The really interesting stuff to me is the work that is done on the very basis that we are not 'independent' entities. Possibly quite the opposite. (A purely sexist example here.) But does say your girlfriend when she buys a dress say 'I really like this' or 'I really think that other people will think I look good in this.' Or do you buy something because it is cheap or because you believe that the price will go up because other people will see it is as cheap.

Now this problem of non-independency is central to Marx, Hagel, Popper and according to this thread a theory by Soros that he calls 'reflexivity'!!

'Chaos' almost by definition involves insolvable equations. Co-dependence, the basis for 'behavioral economics' is mathematically incredibly difficult because of non-linearity. Conceptually it is very easy to grasp because all you really need do is to work backwards.Start at the end and work backwards.

Anyways, at one end you have the Austrians who believe in Rothbard's 'Robinson Crusoe' economics (his name not mine) as to how choices are made on the basis of noone else being around and then aggregated. At the other side you have Marx to a large degree who looked at the end result of aggregation and ultimately looked at extinction (well dialectics before extinction.)

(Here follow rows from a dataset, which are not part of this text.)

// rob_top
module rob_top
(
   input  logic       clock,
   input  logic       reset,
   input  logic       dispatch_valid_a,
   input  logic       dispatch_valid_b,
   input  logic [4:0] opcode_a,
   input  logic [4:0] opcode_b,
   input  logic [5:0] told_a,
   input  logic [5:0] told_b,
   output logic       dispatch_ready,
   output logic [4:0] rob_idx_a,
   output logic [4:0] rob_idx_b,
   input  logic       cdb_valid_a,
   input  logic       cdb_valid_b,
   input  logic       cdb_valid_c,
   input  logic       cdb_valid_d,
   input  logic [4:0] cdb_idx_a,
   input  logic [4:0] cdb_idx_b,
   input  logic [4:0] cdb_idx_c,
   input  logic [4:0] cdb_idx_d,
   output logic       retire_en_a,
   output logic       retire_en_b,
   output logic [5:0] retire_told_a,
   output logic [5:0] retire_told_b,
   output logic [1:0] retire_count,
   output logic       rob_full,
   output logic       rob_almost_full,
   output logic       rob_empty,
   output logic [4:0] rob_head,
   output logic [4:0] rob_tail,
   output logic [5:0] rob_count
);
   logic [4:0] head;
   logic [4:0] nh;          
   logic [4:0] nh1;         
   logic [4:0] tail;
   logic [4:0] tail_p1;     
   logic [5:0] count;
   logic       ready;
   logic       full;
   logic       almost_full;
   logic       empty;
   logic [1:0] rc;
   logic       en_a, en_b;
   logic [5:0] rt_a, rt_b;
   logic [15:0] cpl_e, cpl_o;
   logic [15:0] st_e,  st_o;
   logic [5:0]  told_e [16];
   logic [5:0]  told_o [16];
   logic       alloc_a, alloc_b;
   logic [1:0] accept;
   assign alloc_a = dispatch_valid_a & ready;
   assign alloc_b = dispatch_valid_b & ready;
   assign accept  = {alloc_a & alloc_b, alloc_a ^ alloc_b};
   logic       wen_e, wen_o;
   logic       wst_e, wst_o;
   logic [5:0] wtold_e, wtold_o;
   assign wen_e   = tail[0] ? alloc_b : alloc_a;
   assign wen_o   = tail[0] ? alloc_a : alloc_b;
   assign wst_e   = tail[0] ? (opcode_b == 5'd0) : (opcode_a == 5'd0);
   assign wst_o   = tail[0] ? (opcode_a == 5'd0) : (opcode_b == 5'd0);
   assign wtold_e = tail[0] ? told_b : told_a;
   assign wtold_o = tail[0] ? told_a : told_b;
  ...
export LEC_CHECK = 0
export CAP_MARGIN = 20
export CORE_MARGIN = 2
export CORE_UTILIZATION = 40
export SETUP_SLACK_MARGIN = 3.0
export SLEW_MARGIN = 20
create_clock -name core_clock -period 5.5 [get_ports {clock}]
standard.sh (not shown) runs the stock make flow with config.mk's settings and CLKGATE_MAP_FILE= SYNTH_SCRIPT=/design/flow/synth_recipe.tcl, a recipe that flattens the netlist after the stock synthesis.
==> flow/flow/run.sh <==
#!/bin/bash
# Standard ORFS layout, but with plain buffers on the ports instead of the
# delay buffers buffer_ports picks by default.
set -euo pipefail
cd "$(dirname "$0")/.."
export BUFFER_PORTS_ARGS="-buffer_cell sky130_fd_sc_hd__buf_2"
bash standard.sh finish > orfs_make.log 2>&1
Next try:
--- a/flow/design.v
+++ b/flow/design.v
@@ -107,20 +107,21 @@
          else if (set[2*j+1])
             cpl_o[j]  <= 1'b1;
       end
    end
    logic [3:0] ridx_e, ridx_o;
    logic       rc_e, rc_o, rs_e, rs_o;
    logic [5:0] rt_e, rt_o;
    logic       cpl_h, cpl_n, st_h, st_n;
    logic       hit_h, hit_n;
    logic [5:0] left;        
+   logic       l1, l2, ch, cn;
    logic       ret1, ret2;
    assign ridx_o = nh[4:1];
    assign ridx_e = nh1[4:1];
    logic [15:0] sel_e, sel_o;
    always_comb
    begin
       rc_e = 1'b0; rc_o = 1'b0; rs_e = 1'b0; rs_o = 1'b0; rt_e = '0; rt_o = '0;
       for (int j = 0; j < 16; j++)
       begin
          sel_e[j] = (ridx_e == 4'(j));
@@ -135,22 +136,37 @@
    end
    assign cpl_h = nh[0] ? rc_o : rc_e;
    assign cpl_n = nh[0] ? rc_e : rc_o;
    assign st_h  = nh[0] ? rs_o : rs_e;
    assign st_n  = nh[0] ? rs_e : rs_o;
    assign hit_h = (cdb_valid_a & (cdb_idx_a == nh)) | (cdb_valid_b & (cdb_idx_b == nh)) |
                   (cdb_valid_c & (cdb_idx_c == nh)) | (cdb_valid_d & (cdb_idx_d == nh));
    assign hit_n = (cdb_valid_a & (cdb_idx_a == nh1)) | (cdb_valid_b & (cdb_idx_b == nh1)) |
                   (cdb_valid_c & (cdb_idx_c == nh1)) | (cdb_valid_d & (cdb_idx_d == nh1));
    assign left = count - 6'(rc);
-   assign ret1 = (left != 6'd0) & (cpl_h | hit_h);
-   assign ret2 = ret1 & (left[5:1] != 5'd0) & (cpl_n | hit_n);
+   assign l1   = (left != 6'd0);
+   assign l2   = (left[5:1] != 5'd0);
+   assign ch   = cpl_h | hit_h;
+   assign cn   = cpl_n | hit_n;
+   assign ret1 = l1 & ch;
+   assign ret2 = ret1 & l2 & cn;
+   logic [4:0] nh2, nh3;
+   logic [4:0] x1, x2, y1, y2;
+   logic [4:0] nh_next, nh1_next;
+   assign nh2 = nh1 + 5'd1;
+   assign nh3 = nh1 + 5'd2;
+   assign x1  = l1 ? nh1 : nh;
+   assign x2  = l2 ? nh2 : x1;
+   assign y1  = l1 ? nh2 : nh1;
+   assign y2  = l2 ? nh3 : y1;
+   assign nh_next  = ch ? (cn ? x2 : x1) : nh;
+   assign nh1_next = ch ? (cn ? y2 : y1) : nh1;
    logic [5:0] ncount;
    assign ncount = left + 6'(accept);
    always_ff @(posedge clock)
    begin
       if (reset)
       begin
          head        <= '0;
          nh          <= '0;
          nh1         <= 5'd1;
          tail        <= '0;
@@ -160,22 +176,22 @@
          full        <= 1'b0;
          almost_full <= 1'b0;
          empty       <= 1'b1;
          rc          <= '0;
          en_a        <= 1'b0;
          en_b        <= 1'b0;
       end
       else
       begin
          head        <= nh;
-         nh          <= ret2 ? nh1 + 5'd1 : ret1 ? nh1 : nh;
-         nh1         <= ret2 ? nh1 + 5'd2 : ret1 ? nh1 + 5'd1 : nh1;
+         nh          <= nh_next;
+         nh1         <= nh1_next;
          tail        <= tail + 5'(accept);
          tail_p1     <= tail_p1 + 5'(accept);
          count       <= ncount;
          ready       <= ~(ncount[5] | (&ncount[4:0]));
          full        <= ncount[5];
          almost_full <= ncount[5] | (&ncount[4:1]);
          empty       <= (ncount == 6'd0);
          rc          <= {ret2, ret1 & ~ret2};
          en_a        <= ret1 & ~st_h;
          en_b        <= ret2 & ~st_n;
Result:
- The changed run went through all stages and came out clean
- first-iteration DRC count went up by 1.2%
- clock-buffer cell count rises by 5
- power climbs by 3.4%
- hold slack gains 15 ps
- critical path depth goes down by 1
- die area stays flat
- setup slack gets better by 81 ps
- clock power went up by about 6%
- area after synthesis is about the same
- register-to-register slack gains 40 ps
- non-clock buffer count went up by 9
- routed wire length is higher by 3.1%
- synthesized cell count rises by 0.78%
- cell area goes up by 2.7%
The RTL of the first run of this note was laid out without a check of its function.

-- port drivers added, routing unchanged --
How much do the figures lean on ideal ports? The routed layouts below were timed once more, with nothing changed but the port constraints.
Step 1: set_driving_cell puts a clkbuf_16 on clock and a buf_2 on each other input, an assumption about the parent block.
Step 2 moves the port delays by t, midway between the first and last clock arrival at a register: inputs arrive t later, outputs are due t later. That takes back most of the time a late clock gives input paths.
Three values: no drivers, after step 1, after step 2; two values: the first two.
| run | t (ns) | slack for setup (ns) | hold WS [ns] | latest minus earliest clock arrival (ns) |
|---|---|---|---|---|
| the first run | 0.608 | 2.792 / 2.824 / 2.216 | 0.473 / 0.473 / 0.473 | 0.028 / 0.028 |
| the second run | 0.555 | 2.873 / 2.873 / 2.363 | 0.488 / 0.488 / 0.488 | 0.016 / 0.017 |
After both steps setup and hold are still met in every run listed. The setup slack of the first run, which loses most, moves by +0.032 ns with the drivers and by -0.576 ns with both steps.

Still I really like the 'evolution' comparison. We are all individuals pursuing our own individual goals of survival and reproduction. The end result of aggregation is not always good for the community as a whole. The 'peacocks' feathers were hardly based on a 'referendum'. But neither is 'co-dependent' thought. In fact if peacocks thought very much about anything they would think that great big feathers look really good in other peoples eyes although I cant really run, I cant fly but at least I get a decent shag. And the chick thinks well it is pretty cool he has the great big feathers (it is a bit like a Gucci hand bag), my parents will be impressed, I am impressed and my kids will also have incredibly nice feathers so everyone will be impressed. He is pretty fit isnt he?

Now the 'nice feathers' get a good 'shag' is half the equation. On the other hand, cant fly, bling overdose, can hardly walk, so in the long run you are totally screwed is just the other half.

(Incidentally I am not trying to give peacocks thoughts here just explaining why if they they had any, they would still act as complete morons. And to explain why the likes of Marx would say, well in the end, they they will be extinct.)

The rest of your post I'm going to pull a ''lanna'' and say that I'd give you the thumbs up in general agreement but I just can't put it into words as to why at the moment. As with many of your postings, Abrak - this is actually the case. I read it, and in my head I think "Yeah, that's basically exactly what I think, but I couldn't say it as well as that.'' So instead of replying, I just read and nod my head!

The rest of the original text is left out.